*Data for this exercise*

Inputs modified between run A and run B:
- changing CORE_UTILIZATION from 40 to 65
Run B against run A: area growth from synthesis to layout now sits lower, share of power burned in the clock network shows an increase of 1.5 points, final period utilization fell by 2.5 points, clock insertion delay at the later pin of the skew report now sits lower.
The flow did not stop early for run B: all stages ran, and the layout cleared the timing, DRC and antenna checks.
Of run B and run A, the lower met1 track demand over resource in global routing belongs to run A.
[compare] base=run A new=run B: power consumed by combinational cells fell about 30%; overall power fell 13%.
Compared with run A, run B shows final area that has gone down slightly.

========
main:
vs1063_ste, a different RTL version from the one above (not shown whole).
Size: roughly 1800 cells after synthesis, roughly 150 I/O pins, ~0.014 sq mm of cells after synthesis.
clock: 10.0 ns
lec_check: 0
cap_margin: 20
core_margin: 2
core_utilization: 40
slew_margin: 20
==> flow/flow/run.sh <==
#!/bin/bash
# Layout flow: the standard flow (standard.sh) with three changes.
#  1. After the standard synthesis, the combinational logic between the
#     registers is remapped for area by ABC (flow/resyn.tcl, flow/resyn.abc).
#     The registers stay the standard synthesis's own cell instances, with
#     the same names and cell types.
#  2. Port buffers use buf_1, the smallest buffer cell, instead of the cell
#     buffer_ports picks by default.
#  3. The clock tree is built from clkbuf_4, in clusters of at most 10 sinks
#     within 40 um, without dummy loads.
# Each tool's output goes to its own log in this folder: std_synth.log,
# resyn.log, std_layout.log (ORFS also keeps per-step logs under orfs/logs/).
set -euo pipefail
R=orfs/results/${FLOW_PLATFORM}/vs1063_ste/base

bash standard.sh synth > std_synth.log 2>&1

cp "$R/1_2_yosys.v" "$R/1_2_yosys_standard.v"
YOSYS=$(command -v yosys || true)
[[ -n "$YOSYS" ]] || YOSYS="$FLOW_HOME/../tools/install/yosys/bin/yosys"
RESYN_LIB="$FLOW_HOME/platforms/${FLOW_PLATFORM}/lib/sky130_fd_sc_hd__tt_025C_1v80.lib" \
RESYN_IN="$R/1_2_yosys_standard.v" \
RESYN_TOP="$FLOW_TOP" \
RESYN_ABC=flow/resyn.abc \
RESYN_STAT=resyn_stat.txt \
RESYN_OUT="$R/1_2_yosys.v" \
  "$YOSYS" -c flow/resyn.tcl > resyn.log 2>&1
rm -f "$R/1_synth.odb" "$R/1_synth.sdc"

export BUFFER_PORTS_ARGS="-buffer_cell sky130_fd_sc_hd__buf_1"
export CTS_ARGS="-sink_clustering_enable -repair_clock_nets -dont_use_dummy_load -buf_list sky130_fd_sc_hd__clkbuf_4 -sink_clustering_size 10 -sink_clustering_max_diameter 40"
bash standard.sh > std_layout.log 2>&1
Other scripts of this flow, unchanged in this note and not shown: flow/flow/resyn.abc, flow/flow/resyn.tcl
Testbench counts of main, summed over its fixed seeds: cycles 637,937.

*About this task*
All of the material is to be retyped verbatim.

*Worked solution*
Inputs modified between run A and run B:
- changing CORE_UTILIZATION from 40 to 65
Run B against run A: area growth from synthesis to layout now sits lower, share of power burned in the clock network shows an increase of 1.5 points, final period utilization fell by 2.5 points, clock insertion delay at the later pin of the skew report now sits lower.
The flow did not stop early for run B: all stages ran, and the layout cleared the timing, DRC and antenna checks.
Of run B and run A, the lower met1 track demand over resource in global routing belongs to run A.
[compare] base=run A new=run B: power consumed by combinational cells fell about 30%; overall power fell 13%.
Compared with run A, run B shows final area that has gone down slightly.

========
main:
vs1063_ste, a different RTL version from the one above (not shown whole).
Size: roughly 1800 cells after synthesis, roughly 150 I/O pins, ~0.014 sq mm of cells after synthesis.
clock: 10.0 ns
lec_check: 0
cap_margin: 20
core_margin: 2
core_utilization: 40
slew_margin: 20
==> flow/flow/run.sh <==
#!/bin/bash
# Layout flow: the standard flow (standard.sh) with three changes.
#  1. After the standard synthesis, the combinational logic between the
#     registers is remapped for area by ABC (flow/resyn.tcl, flow/resyn.abc).
#     The registers stay the standard synthesis's own cell instances, with
#     the same names and cell types.
#  2. Port buffers use buf_1, the smallest buffer cell, instead of the cell
#     buffer_ports picks by default.
#  3. The clock tree is built from clkbuf_4, in clusters of at most 10 sinks
#     within 40 um, without dummy loads.
# Each tool's output goes to its own log in this folder: std_synth.log,
# resyn.log, std_layout.log (ORFS also keeps per-step logs under orfs/logs/).
set -euo pipefail
R=orfs/results/${FLOW_PLATFORM}/vs1063_ste/base

bash standard.sh synth > std_synth.log 2>&1

cp "$R/1_2_yosys.v" "$R/1_2_yosys_standard.v"
YOSYS=$(command -v yosys || true)
[[ -n "$YOSYS" ]] || YOSYS="$FLOW_HOME/../tools/install/yosys/bin/yosys"
RESYN_LIB="$FLOW_HOME/platforms/${FLOW_PLATFORM}/lib/sky130_fd_sc_hd__tt_025C_1v80.lib" \
RESYN_IN="$R/1_2_yosys_standard.v" \
RESYN_TOP="$FLOW_TOP" \
RESYN_ABC=flow/resyn.abc \
RESYN_STAT=resyn_stat.txt \
RESYN_OUT="$R/1_2_yosys.v" \
  "$YOSYS" -c flow/resyn.tcl > resyn.log 2>&1
rm -f "$R/1_synth.odb" "$R/1_synth.sdc"

export BUFFER_PORTS_ARGS="-buffer_cell sky130_fd_sc_hd__buf_1"
export CTS_ARGS="-sink_clustering_enable -repair_clock_nets -dont_use_dummy_load -buf_list sky130_fd_sc_hd__clkbuf_4 -sink_clustering_size 10 -sink_clustering_max_diameter 40"
bash standard.sh > std_layout.log 2>&1
Other scripts of this flow, unchanged in this note and not shown: flow/flow/resyn.abc, flow/flow/resyn.tcl
Testbench counts of main, summed over its fixed seeds: cycles 637,937.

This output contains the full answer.